Itinerario del odio
Por:Michel Zelada Cabrera
*E.M. Cioran
No odio a nadie; pero el odio ennegrece mi sangre y quema esta piel que los años fueron incapaces de curtir. ¿Cómo domar, bajo juicios tiernos o rigurosos, una espeluznante tristeza y un grito de despellejado?
Quise amar la tierra y el cielo, sus hazañas y sus fiebres, y no encontré nada que no me recordase la muerte: ¡flores, astros, rostros, símbolos de marchitamiento, losas virtuales de todas las tumbas posibles! Lo que se crea en la vida, y la ennoblece, se encamina hacia un fin macabro o vulgar. La efervescencia de los corazones ha provocado desastres que ningún demonio se hubiera atrevido a concebir. En cuanto veáis un espíritu inflamado, podéis estar seguros de que acabaréis por ser víctimas suyas. Los que creen en su verdad -los únicos de los que la memoria de los hombres guarda huella- dejan tras ellos el suelo sembrado de cadáveres. Las religiones cuentan en su balance más crímenes de los que tienen en su activo las más sangrientas tiranías y aquellos a quien la humanidad ha divinizado superan de lejos a los asesinos más concienzudos en su sed de sangre.

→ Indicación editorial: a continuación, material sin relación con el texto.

### config.mk
export PLATFORM = sky130hd
export DESIGN_NAME = sd_dat_tx_ctrl
export DESIGN_NICKNAME = d
export VERILOG_FILES = /design/src/rtl/sd_dat_tx_ctrl.sv
export SDC_FILE = /design/constraint.sdc
export NUM_CORES = 1
export LEC_CHECK = 0
export CORE_MARGIN = 4
export CORE_UTILIZATION = 60
export CTS_BUF_LIST = sky130_fd_sc_hd__clkbuf_2 sky130_fd_sc_hd__clkbuf_4 sky130_fd_sc_hd__clkbuf_8
export DETAILED_ROUTE_END_ITERATION = 8
export DONT_BUFFER_PORTS = 1
export GPL_TIMING_DRIVEN = 0
export HOLD_SLACK_MARGIN = 0.1
export PLACE_DENSITY_LB_ADDON = 0.3
export SYNTH_ARGS = -nofsm -noshare
export SYNTH_HDL_FRONTEND = slang
export SYNTH_SLANG_ARGS = --single-unit
### constraint.sdc
create_clock -name clk -period 2.6 [get_ports clk]
set_clock_uncertainty 0.05 [all_clocks]
set_input_delay 0.52 -clock clk [delete_from_list [all_inputs] [get_ports clk]]
set_output_delay 0.52 -clock clk [all_outputs]
set_load 0.05 [all_outputs]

El que propone una fe nueva es perseguido, en espera de que llegue a ser a su vez perseguidor: las verdades empiezan por un conflicto con la policía y terminan por apoyarse en ella; pues todo absurdo por el que se ha sufrido degenera en legalidad, como todo martirio desemboca en los párrafos de un código, en la sosera del calendario o en la nomenclatura de las calles. En este mundo, hasta el mismo cielo llega a ser autoridad; y se han visto períodos que sólo vivieron para él, Medievos más pródigos en guerras que las épocas más disolutas, cruzadas bestiales, falsamente teñidas de sublimidad, ante las cuales las invasiones de los hunos parecen travesuras de hordas decadentes.

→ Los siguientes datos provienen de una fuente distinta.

File: src/rtl/adsr_wave_pkg.sv
`default_nettype none
// ----------------------------------------------------------------------------
// adsr_wave_pkg -- envelope state / waveform select encodings, LFSR step. rev 1.0
// ----------------------------------------------------------------------------
package adsr_wave_pkg;

  localparam logic [2:0] ST_IDLE    = 3'd0;
  localparam logic [2:0] ST_ATTACK  = 3'd1;
  localparam logic [2:0] ST_DECAY   = 3'd2;
  localparam logic [2:0] ST_SUSTAIN = 3'd3;
  localparam logic [2:0] ST_RELEASE = 3'd4;

  localparam logic [1:0] WAVE_TRI    = 2'd0;
  localparam logic [1:0] WAVE_SAW    = 2'd1;
  localparam logic [1:0] WAVE_SQUARE = 2'd2;
  localparam logic [1:0] WAVE_NOISE  = 2'd3;

  localparam logic [15:0] LFSR_SEED = 16'hACE1;
  // Galois form of taps 16,14,13,11
  localparam logic [15:0] LFSR_TAPS = 16'hB400;

  function automatic logic [15:0] lfsr_next(input logic [15:0] s);
    return (s >> 1) ^ (s[0] ? LFSR_TAPS : 16'h0000);
  endfunction

endpackage
`default_nettype wire

File: src/rtl/adsr_envelope.sv
`default_nettype none
// ----------------------------------------------------------------------------
// adsr_envelope -- tick prescaler, ADSR state machine and envelope level. rev 1.0
// ----------------------------------------------------------------------------
module adsr_envelope
  import adsr_wave_pkg::*;
#(
  parameter int ENV_W    = 8,
  parameter int PRESCALE = 256
) (
  input  logic             clk,
  input  logic             rst_n,
  input  logic [ENV_W-1:0] attack_rate,
  input  logic [ENV_W-1:0] decay_rate,
  input  logic [ENV_W-1:0] release_rate,
  input  logic [ENV_W-1:0] sustain_level,
  input  logic             gate,
  output logic [ENV_W-1:0] env_level,
  output logic [2:0]       adsr_state,
  output logic             busy
);

  localparam int               CNT_W    = (PRESCALE > 1) ? $clog2(PRESCALE) : 1;
  localparam logic [CNT_W-1:0] CNT_LAST = CNT_W'(PRESCALE - 1);
  localparam logic [ENV_W-1:0] LVL_MAX  = '1;

  logic [2:0]       state, state_next;
  logic [ENV_W-1:0] level, level_next;
  logic [CNT_W-1:0] presc_cnt;
  logic             gate_q, gate_rise, env_tick;
  logic [ENV_W:0]   att_sum, dec_diff, rel_diff;
  logic             att_full, dec_done, rel_done;
  logic [ENV_W-1:0] att_level;

  assign env_tick  = (presc_cnt == CNT_LAST);
  assign gate_rise = gate & ~gate_q;

  // One extra bit catches overflow / borrow of each rate step
  assign att_sum   = {1'b0, level} + {1'b0, attack_rate};
  assign dec_diff  = {1'b0, level} - {1'b0, decay_rate};
  assign rel_diff  = {1'b0, level} - {1'b0, release_rate};
  assign att_full  = (attack_rate == '0) || (att_sum >= {1'b0, LVL_MAX});
  assign att_level = att_full ? LVL_MAX : att_sum[ENV_W-1:0];
  assign dec_done  = (decay_rate == '0) || dec_diff[ENV_W] ||
                     (dec_diff[ENV_W-1:0] <= sustain_level);
  assign rel_done  = (release_rate == '0) || rel_diff[ENV_W] ||
                     (rel_diff[ENV_W-1:0] == '0);

  always_ff @(posedge clk) begin
    if (!rst_n) begin
      state     <= ST_IDLE;
      level     <= '0;
      gate_q    <= 1'b0;
      presc_cnt <= '0;
    end else begin
      state     <= state_next;
      level     <= level_next;
      gate_q    <= gate;
      presc_cnt <= env_tick ? '0 : presc_cnt + CNT_W'(1);
    end
  end

  always_comb begin
    state_next = state;
    level_next = level;
    case (state)
      ST_IDLE: state_next = ST_IDLE;
      ST_ATTACK: begin
        if (env_tick) begin
          level_next = att_level;
          if (att_full) state_next = ST_DECAY;
        end
      end
      ST_DECAY: begin
        if (env_tick) begin
          if (dec_done) begin
            level_next = sustain_level;
            state_next = ST_SUSTAIN;
          end else begin
            level_next = dec_diff[ENV_W-1:0];
          end
        end
      end
      ST_SUSTAIN: begin
        if (env_tick) level_next = sustain_level;
      end
      ST_RELEASE: begin
        if (env_tick) begin
          if (rel_done) begin
            level_next = '0;
            state_next = ST_IDLE;
          end else begin
            level_next = rel_diff[ENV_W-1:0];
          end
        end
      end
      default: state_next = ST_IDLE;
    endcase

    // A retrigger owns this edge: a coincident tick is spent as an attack step
    if (gate_rise && (state <= ST_RELEASE)) begin
      state_next = (env_tick && att_full) ? ST_DECAY : ST_ATTACK;
      level_next = env_tick ? att_level : level;
    end else if (!gate && ((state == ST_ATTACK) || (state == ST_DECAY) ||
                           (state == ST_SUSTAIN))) begin
      state_next = ST_RELEASE;
    end
  end

  always_comb begin
    env_level  = level;
    adsr_state = state;
    busy       = (state != ST_IDLE);
  end

endmodule
`default_nettype wire

File: src/rtl/adsr_wave_generator.sv
`default_nettype none
// ----------------------------------------------------------------------------
// adsr_wave_generator -- phase-accumulator oscillator scaled by an ADSR envelope. rev 1.0
// ----------------------------------------------------------------------------
module adsr_wave_generator
  import adsr_wave_pkg::*;
#(
  parameter int DW       = 8,
  parameter int PHASE_W  = 24,
  parameter int ENV_W    = 8,
  parameter int PRESCALE = 256
) (
  input  logic               clk,
  input  logic               rst_n,
  input  logic [PHASE_W-1:0] phase_inc,
  input  logic [1:0]         wave_sel,
  input  logic [ENV_W-1:0]   attack_rate,
  input  logic [ENV_W-1:0]   decay_rate,
  input  logic [ENV_W-1:0]   release_rate,
  input  logic [ENV_W-1:0]   sustain_level,
  input  logic               gate,
  output logic [DW-1:0]      wave_out,
  output logic [ENV_W-1:0]   env_level,
  output logic [2:0]         adsr_state,
  output logic               busy
);

  logic [PHASE_W-1:0]   phase;
  logic [PHASE_W:0]     phase_sum;
  logic [15:0]          lfsr;
  logic [DW-1:0]        raw, tri_wave;
  logic [ENV_W:0]       env_p1;
  logic [DW+ENV_W-1:0]  product;

  adsr_envelope #(
    .ENV_W    (ENV_W),
    .PRESCALE (PRESCALE)
  ) u_envelope (
    .clk           (clk),
    .rst_n         (rst_n),
    .attack_rate   (attack_rate),
    .decay_rate    (decay_rate),
    .release_rate  (release_rate),
    .sustain_level (sustain_level),
    .gate          (gate),
    .env_level     (env_level),
    .adsr_state    (adsr_state),
    .busy          (busy)
  );

  assign phase_sum = {1'b0, phase} + {1'b0, phase_inc};
  assign tri_wave  = phase[PHASE_W-2 -: DW];

  always_comb begin
    raw = '0;
    case (wave_sel)
      WAVE_TRI:    raw = phase[PHASE_W-1] ? ~tri_wave : tri_wave;
      WAVE_SAW:    raw = phase[PHASE_W-1 -: DW];
      WAVE_SQUARE: raw = phase[PHASE_W-1] ? '0 : '1;
      WAVE_NOISE:  raw = lfsr[15 -: DW];
    endcase
  end

  // raw*(env+1) keeps full-scale x full-scale at full-scale after the shift
  assign env_p1  = {1'b0, env_level} + (ENV_W+1)'(1);
  assign product = {{ENV_W{1'b0}}, raw} * {{(DW-1){1'b0}}, env_p1};

  always_ff @(posedge clk) begin
    if (!rst_n) begin
      phase    <= '0;
      lfsr     <= LFSR_SEED;
      wave_out <= '0;
    end else begin
      phase    <= phase_sum[PHASE_W-1:0];
      if (phase_sum[PHASE_W]) lfsr <= lfsr_next(lfsr);
      wave_out <= DW'(product >> ENV_W);
    end
  end

endmodule
`default_nettype wire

Las hazañas inmaculadas se degradan en empresa pública; la consagración oscurece el nimbo más aéreo. Un ángel protegido por un guardia civil: así mueren las verdades y expiran los entusiasmos. Basta que una revuelta tenga razón y que cree entusiastas, que una revelación se propague y una institución la confisque para que los estremecimientos otrora solitarios -caídos en suerte a unos cuantos neófitos pensativos- se emporquen en una existencia prostituida. Que se me señale en este mundo una sola cosa que comenzase bien y que no haya acabado mal. Las palpitaciones más orgullosas se hunden en una alcantarilla, donde dejan de latir, como llegadas a su término natural: esta decadencia constituye el drama del corazón y el sentido negativo de la historia. Cada «ideal» alimentado, en los comienzos, con sangre de sus sectarios se aja y se desvanece cuando lo adopta la masa. He ahí la pila de agua bendita transformada en escupidera: es el ritmo ineluctable del «progreso»...

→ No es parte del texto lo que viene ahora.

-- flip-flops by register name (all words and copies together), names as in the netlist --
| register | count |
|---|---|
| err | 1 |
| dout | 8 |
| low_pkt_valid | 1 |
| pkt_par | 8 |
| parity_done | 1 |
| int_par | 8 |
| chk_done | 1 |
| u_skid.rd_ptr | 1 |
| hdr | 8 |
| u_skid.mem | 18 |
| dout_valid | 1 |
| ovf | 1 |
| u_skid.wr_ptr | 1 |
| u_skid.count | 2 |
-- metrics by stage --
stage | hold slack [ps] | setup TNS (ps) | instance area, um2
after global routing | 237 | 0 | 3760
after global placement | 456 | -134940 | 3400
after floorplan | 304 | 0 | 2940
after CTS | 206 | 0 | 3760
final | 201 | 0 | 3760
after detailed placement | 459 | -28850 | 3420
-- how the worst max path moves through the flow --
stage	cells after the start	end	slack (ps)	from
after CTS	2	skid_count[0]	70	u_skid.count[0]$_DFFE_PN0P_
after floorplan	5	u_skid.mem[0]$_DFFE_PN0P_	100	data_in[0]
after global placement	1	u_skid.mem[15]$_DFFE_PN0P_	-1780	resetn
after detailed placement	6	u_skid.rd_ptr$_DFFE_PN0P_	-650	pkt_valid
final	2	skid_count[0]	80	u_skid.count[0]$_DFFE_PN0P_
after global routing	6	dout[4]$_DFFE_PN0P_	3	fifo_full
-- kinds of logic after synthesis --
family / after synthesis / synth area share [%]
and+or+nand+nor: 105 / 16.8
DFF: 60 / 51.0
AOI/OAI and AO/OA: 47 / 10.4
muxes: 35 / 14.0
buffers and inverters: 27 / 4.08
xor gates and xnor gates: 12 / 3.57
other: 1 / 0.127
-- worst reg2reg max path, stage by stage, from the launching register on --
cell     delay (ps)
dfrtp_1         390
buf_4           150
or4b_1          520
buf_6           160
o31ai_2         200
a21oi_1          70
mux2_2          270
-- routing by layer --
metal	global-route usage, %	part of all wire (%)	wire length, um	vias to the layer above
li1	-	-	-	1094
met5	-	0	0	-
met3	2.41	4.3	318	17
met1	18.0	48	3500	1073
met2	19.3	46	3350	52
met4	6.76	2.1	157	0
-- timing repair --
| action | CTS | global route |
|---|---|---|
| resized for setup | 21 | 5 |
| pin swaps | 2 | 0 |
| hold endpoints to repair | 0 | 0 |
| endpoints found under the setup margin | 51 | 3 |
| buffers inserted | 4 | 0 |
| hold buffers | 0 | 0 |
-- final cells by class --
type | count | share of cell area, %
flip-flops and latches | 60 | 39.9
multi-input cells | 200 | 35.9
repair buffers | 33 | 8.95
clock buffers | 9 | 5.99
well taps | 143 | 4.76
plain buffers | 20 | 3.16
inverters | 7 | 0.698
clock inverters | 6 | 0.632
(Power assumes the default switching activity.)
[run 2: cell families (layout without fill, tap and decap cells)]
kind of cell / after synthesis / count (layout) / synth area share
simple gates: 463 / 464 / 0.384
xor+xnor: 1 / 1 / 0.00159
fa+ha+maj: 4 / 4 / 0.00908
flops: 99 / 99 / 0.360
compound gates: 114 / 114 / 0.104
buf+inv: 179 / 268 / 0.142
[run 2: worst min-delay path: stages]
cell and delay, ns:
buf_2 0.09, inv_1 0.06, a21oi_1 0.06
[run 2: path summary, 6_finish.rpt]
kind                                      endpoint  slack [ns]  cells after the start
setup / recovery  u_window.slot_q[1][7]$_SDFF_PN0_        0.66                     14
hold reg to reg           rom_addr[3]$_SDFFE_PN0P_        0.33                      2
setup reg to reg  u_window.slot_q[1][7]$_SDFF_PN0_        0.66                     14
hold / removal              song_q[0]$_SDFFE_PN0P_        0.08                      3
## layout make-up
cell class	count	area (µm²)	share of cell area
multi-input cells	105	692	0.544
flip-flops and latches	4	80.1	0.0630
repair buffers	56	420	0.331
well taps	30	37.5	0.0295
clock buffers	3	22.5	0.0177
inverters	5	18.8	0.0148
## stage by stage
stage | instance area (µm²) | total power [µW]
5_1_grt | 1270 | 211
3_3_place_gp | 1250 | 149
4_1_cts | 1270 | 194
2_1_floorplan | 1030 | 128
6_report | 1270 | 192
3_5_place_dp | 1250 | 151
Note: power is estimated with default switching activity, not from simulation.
## config.mk

```make
export PLATFORM = sky130hd
export DESIGN_NAME = alu_mdu_pipe
export DESIGN_NICKNAME = d
export VERILOG_FILES = /design/src/rtl/alu_mdu_pipe.sv
export SDC_FILE = /design/constraint.sdc
export NUM_CORES = 1
export LEC_CHECK = 0
export CAP_MARGIN = 20
export CORE_ASPECT_RATIO = 0.75
export CORE_MARGIN = 5
export CORE_UTILIZATION = 40
export CTS_BUF_LIST = sky130_fd_sc_hd__clkbuf_8 sky130_fd_sc_hd__clkbuf_16
export DETAILED_ROUTE_END_ITERATION = 8
export GPL_TIMING_DRIVEN = 1
export RECOVER_POWER = 25
export SYNTH_ARGS = -nofsm -noshare
export SYNTH_HDL_FRONTEND = slang
export SYNTH_SLANG_ARGS = --single-unit
```

## constraint.sdc

```tcl
create_clock -name clk -period 4.1 [get_ports clk]
set_input_delay 0.82 -clock clk [delete_from_list [all_inputs] [get_ports clk]]
set_output_delay 0.82 -clock clk [all_outputs]
set_load 0.1 [all_outputs]
```

## src/rtl/alu_mdu_pipe.sv

```systemverilog
// EX-stage ALU with valid/ready handshake plus an iterative multu/divu unit writing HI/LO.
// Latency: ALU/branch/jump/mfhi/mflo results 1 cycle; multu/divu occupy XLEN+1 cycles, no result beat.
// Backpressure: one-deep output register; in_ready drops while MDU active or result held unconsumed.
//
// Ports: clk, rst_n (async active-low); in_valid/in_ready request handshake;
//   opcode, funct, shamt, src, targ, imm, pc request fields;
//   out_valid/out_ready result handshake; result, br_taken, illegal result fields;
//   busy (MDU iterating); ovf (signed add/sub/addi overflow, only with ALU_OVF_EN).
// Build option: define ALU_OVF_EN to add the ovf output port.
module alu_mdu_pipe #(
    parameter int XLEN = 32,
    parameter int SHW  = 5
) (
    input  logic            clk,
    input  logic            rst_n,
    input  logic            in_valid,
    output logic            in_ready,
    input  logic [5:0]      opcode,
    input  logic [5:0]      funct,
    input  logic [SHW-1:0]  shamt,
    input  logic [XLEN-1:0] src,
    input  logic [XLEN-1:0] targ,
    input  logic [XLEN-1:0] imm,
    input  logic [XLEN-1:0] pc,
    output logic            out_valid,
    input  logic            out_ready,
    output logic [XLEN-1:0] result,
    output logic            br_taken,
    output logic            illegal,
    output logic            busy
`ifdef ALU_OVF_EN
    ,
    output logic            ovf
`endif
);

    typedef enum logic [1:0] {
        S_IDLE = 2'd0,
        S_ITER = 2'd1,
        S_DONE = 2'd2
    } state_t;

    state_t          state;
    state_t          state_nxt;
    logic [XLEN-1:0] hi;
    logic [XLEN-1:0] lo;
    logic [XLEN-1:0] w_hi;      // mult: running upper product / div: partial remainder
    logic [XLEN-1:0] w_lo;      // mult: multiplier shifting out / div: dividend in, quotient out
    logic [XLEN-1:0] op_b;      // mult: multiplicand / div: divisor
    logic            md_div;
    logic [SHW-1:0]  cnt;

    logic            accept;
    logic            start_mul;
    logic            start_div;
    logic [XLEN-1:0] alu_res;
    logic            alu_br;
    logic            alu_ill;
    logic [XLEN-1:0] add_res;
    logic [XLEN-1:0] sub_res;
    logic [XLEN-1:0] addi_res;
    logic [XLEN:0]   mul_sum;
    logic [XLEN:0]   div_sh;
    logic [XLEN:0]   div_sub;
    logic [XLEN-1:0] step_hi;
    logic [XLEN-1:0] step_lo;
`ifdef ALU_OVF_EN
    logic            alu_ovf;
`endif

    assign in_ready = (state == S_IDLE) && (!out_valid || out_ready);
    assign accept   = in_valid && in_ready;
    assign busy     = (state == S_ITER);

    assign add_res  = src + targ;
    assign sub_res  = src - targ;
    assign addi_res = src + imm;

    // Instruction decode and single-cycle datapath
    always_comb begin
        alu_res   = '0;
        alu_br    = 1'b0;
        alu_ill   = 1'b0;
        start_mul = 1'b0;
        start_div = 1'b0;
`ifdef ALU_OVF_EN
        alu_ovf   = 1'b0;
`endif
        case (opcode)
            6'b000000: begin
                case (funct)
                    6'b100000: begin
                        alu_res = add_res;
`ifdef ALU_OVF_EN
                        alu_ovf = (src[XLEN-1] == targ[XLEN-1]) && (add_res[XLEN-1] != src[XLEN-1]);
`endif
                    end
                    6'b100010: begin
                        alu_res = sub_res;
`ifdef ALU_OVF_EN
                        alu_ovf = (src[XLEN-1] != targ[XLEN-1]) && (sub_res[XLEN-1] != src[XLEN-1]);
`endif
                    end
                    6'b100100: alu_res = src & targ;
                    6'b100101: alu_res = src | targ;
                    6'b100110: alu_res = src ^ targ;
                    6'b101010: alu_res = {{(XLEN-1){1'b0}}, ($signed(src) < $signed(targ))};
                    6'b101011: alu_res = {{(XLEN-1){1'b0}}, (src < targ)};
                    6'b000000: alu_res = targ << shamt;
                    6'b000010: alu_res = targ >> shamt;
                    6'b000011: alu_res = $signed(targ) >>> shamt;
                    6'b010000: alu_res = hi;
                    6'b010010: alu_res = lo;
                    6'b011001: start_mul = 1'b1;
                    6'b011011: start_div = 1'b1;
                    default:   alu_ill = 1'b1;
                endcase
            end
            6'b001000: begin
                alu_res = addi_res;
`ifdef ALU_OVF_EN
                alu_ovf = (src[XLEN-1] == imm[XLEN-1]) && (addi_res[XLEN-1] != src[XLEN-1]);
`endif
            end
            6'b100011: alu_res = addi_res;
            6'b101011: alu_res = addi_res;
            6'b001100: alu_res = src & imm;
            6'b000010: alu_res = imm << 2;
            6'b000100: begin
                alu_res = pc + (imm << 2);
                alu_br  = (src == targ);
            end
            6'b000101: begin
                alu_res = pc + (imm << 2);
                alu_br  = (src != targ);
            end
            default: alu_ill = 1'b1;
        endcase
    end

    // One MDU iteration: shift-add multiply (product shifts right through w_hi:w_lo)
    // or restoring divide (remainder/quotient shift left). A zero divisor always
    // "succeeds", which naturally yields quotient all-ones and remainder = dividend.
    always_comb begin
        mul_sum = {1'b0, w_hi} + (w_lo[0] ? {1'b0, op_b} : {(XLEN+1){1'b0}});
        div_sh  = {w_hi, w_lo[XLEN-1]};
        div_sub = div_sh - {1'b0, op_b};
        step_hi = mul_sum[XLEN:1];
        step_lo = {mul_sum[0], w_lo[XLEN-1:1]};
        if (md_div) begin
            if (!div_sub[XLEN]) begin
                step_hi = div_sub[XLEN-1:0];
                step_lo = {w_lo[XLEN-2:0], 1'b1};
            end else begin
                step_hi = div_sh[XLEN-1:0];
                step_lo = {w_lo[XLEN-2:0], 1'b0};
            end
        end
    end

    always_comb begin
        state_nxt = state;
        case (state)
            S_IDLE: if (accept && (start_mul || start_div)) state_nxt = S_ITER;
            S_ITER: if (cnt == SHW'(XLEN-1)) state_nxt = S_DONE;
            S_DONE: state_nxt = S_IDLE;
            default: state_nxt = S_IDLE;
        endcase
    end

    always_ff @(posedge clk or negedge rst_n) begin
        if (!rst_n) begin
            state  <= S_IDLE;
            hi     <= '0;
            lo     <= '0;
            w_hi   <= '0;
            w_lo   <= '0;
            op_b   <= '0;
            md_div <= 1'b0;
            cnt    <= '0;
        end else begin
            state <= state_nxt;
            case (state)
                S_IDLE: begin
                    if (accept && (start_mul || start_div)) begin
                        w_hi   <= '0;
                        w_lo   <= start_div ? src : targ;
                        op_b   <= start_div ? targ : src;
                        md_div <= start_div;
                        cnt    <= '0;
                    end
                end
                S_ITER: begin
                    w_hi <= step_hi;
                    w_lo <= step_lo;
                    cnt  <= cnt + 1'b1;
                end
                S_DONE: begin
                    hi <= w_hi;
                    lo <= w_lo;
                end
                default: ;
            endcase
        end
    end

    // Result register: loads on any non-MDU accept, otherwise holds until consumed
    always_ff @(posedge clk or negedge rst_n) begin
        if (!rst_n) begin
            out_valid <= 1'b0;
            result    <= '0;
            br_taken  <= 1'b0;
            illegal   <= 1'b0;
`ifdef ALU_OVF_EN
            ovf       <= 1'b0;
`endif
        end else if (accept && !(start_mul || start_div)) begin
            out_valid <= 1'b1;
            result    <= alu_res;
            br_taken  <= alu_br;
            illegal   <= alu_ill;
`ifdef ALU_OVF_EN
            ovf       <= alu_ovf;
`endif
        end else if (out_ready) begin
            out_valid <= 1'b0;
        end
    end

endmodule

```

==> qor.csv <==
stage;metric;value;unit
outcome;result of the run;complete, but fails checks;
outcome;failing checks;capacitance limit, slew limit;
synthesis;count of flip-flops with a built-in enable after synthesis;0;
cts;later-pin clock latency in the skew report;0.58;ns
critical_path;arrival time of the worst setup path;4.44;ns
hold_path;worst hold path class;flip-flop to flip-flop;
synthesis;count of synthesis-stage warnings from yosys;0;
critical_path;number of cell instances on the worst register-to-register path;15;
cells_and_area;count of non-filler cells in the finished layout;4735;
synthesis;Commonest cells post-synth;sky130_fd_sc_hd__nand2_1, sky130_fd_sc_hd__o21ai_0, sky130_fd_sc_hd__a21oi_1;
global_routing;number of antenna violations at the first check in global routing;6;
cts;clock root buffer master;sky130_fd_sc_hd__clkbuf_16;
route;first drt pass iteration count;8;
global_routing;total grt overflow;0;
global_routing;global-route total usage across every layer;0.3253;
power_and_ir_drop;Int Power;5494;µW
timing;Slew Viols, Final;65;
synthesis;most used standard cell by instance count after synthesis;sky130_fd_sc_hd__nand2_1;
synthesis;portion of synthesized cell area occupied by the leading cell type;0.1934;
synthesis;async set-or-reset flop fraction in the synthesized netlist;1.000;
critical_path;worst reg2reg path endpoint;w_hi[6]$_DFFE_PN0P_;
synthesis;ys flop type;sky130_fd_sc_hd__dfrtp_1;
synthesis;number of different library cells in the post-synthesis netlist;92;
route;final routed DRC violation total;0;
cts;TritonCTS clock tree;yes;
critical_path;critical path endpoint category;flip-flop;
power_and_ir_drop;standby leakage power;0.01445;µW
route;DR iter-0 viols;3841;
synthesis;top cell type by total area after synthesis;sky130_fd_sc_hd__dfrtp_1;
cells_and_area;net total in the final layout;4224;
cells_and_area;Layout Area Growth over Synthesis;27.80;%
placement;half-perimeter wire length after placement;98940;µm
cts;Sinks on Clock Net;203;
cts;largest buffer count on any clock path;3;
critical_path;setup slack on the worst flop-to-flop path;0.27;ns
die;Placeable Area;65170;µm²
die;Die ar.;70940;µm²
cts;CTS H-tree lvls;1;
power_and_ir_drop;combinational cell fraction of total power;0.478;
placement;placer's final routability congestion estimate;1.045;
timing;Hold Violations, Final;0;
timing;total of endpoints with negative setup slack in the final report;0;
global_routing;number of global-route vias before repair;27144;
synthesis;#FFs+latches synth;203;
run;number of violations of the max-capacitance limit;1;
timing;clock period minus worst slack;3.959;ns
hold_path;hold path cells;2;
die;number of top-level pins;186;
global_routing;pin count of the biggest net entering global routing;77;
die;Rows;81;
power_and_ir_drop;switching part of the total;0.4090;
timing;Worst Tran Pin Value;1.882;ns
critical_path;maximum fanout along the worst path;5;
power_and_ir_drop;Clock Power Share;0.265;
cts;clock-pin transition on the worst setup and hold timing paths;0.08;ns
global_routing;first-pass GRT wire length;178700;µm
die;die outline width;305.9;µm
route;total wirelength of the detailed-routed design;121000;µm
route;residual antenna-violating net count after detailed routing;0;
critical_path;type of element launching the critical path;input pin;
route;overall via count from detail_route;29179;
power_and_ir_drop;pwr dens;276.9;nW/µm²
timing;Fmax achieved;252.6;MHz
synthesis;synth top area cells;sky130_fd_sc_hd__dfrtp_1, sky130_fd_sc_hd__ha_1, sky130_fd_sc_hd__mux2i_1;
timing;clock skew;0.03159;ns
route;WL/cell;25.54;µm
synthesis;Seq/Total Area, Yosys;0.1934;
synthesis;cell area after synthesis;26260;µm²
timing;fin crit share;0.9656;
placement;cell total after placement;4689;
timing;worst hold slack;0.4762;ns
power_and_ir_drop;switching power total;3801;µW
die;Starting Density;0.4030;
hold_path;Endpoint, Worst Hold;result[3]$_DFFE_PN0P_;
placement;port bufs;185;
route;ratio of routed vias to standard cells;6.162;
critical_path;required time of the worst setup path;4.59;ns
synthesis;Mean Syn Cell Area;7.875;µm²
cells_and_area;proportion of layout cells with a drive suffix above 1;0.2007;
critical_path;Critical Setup Path Class;input pin to flip-flop;
power_and_ir_drop;part of the power in registers;0.257;
cells_and_area;final core occ;0.5151;
power_and_ir_drop;Worst VDD drop;0.3758;mV
die;height of the die;231.9;µm
timing;tightest slew margin relative to the limit;-0.2547;
hold_path;startpoint of the tightest hold check path;result[3]$_DFFE_PN0P_;
cts;CTS Buf Count;24;
synthesis;Syn Inst Count;3335;
timing;unrepaired setup endpoints after global routing;false;
synthesis;post-synth net total;3715;
critical_path;r2r startpoint;w_lo[31]$_DFFE_PN0P_;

En estas condiciones, ¿sobre quién volcar el odio? Nadie es responsable de ser y aún menos de ser lo que es. Aquejado de existencia, cada uno sufre como un animal las consecuencias que de ello se derivan. Así es como en un mundo en el que todo es odioso, el odio llega a ser más vasto que el mundo y por haber superado su objeto, se anula.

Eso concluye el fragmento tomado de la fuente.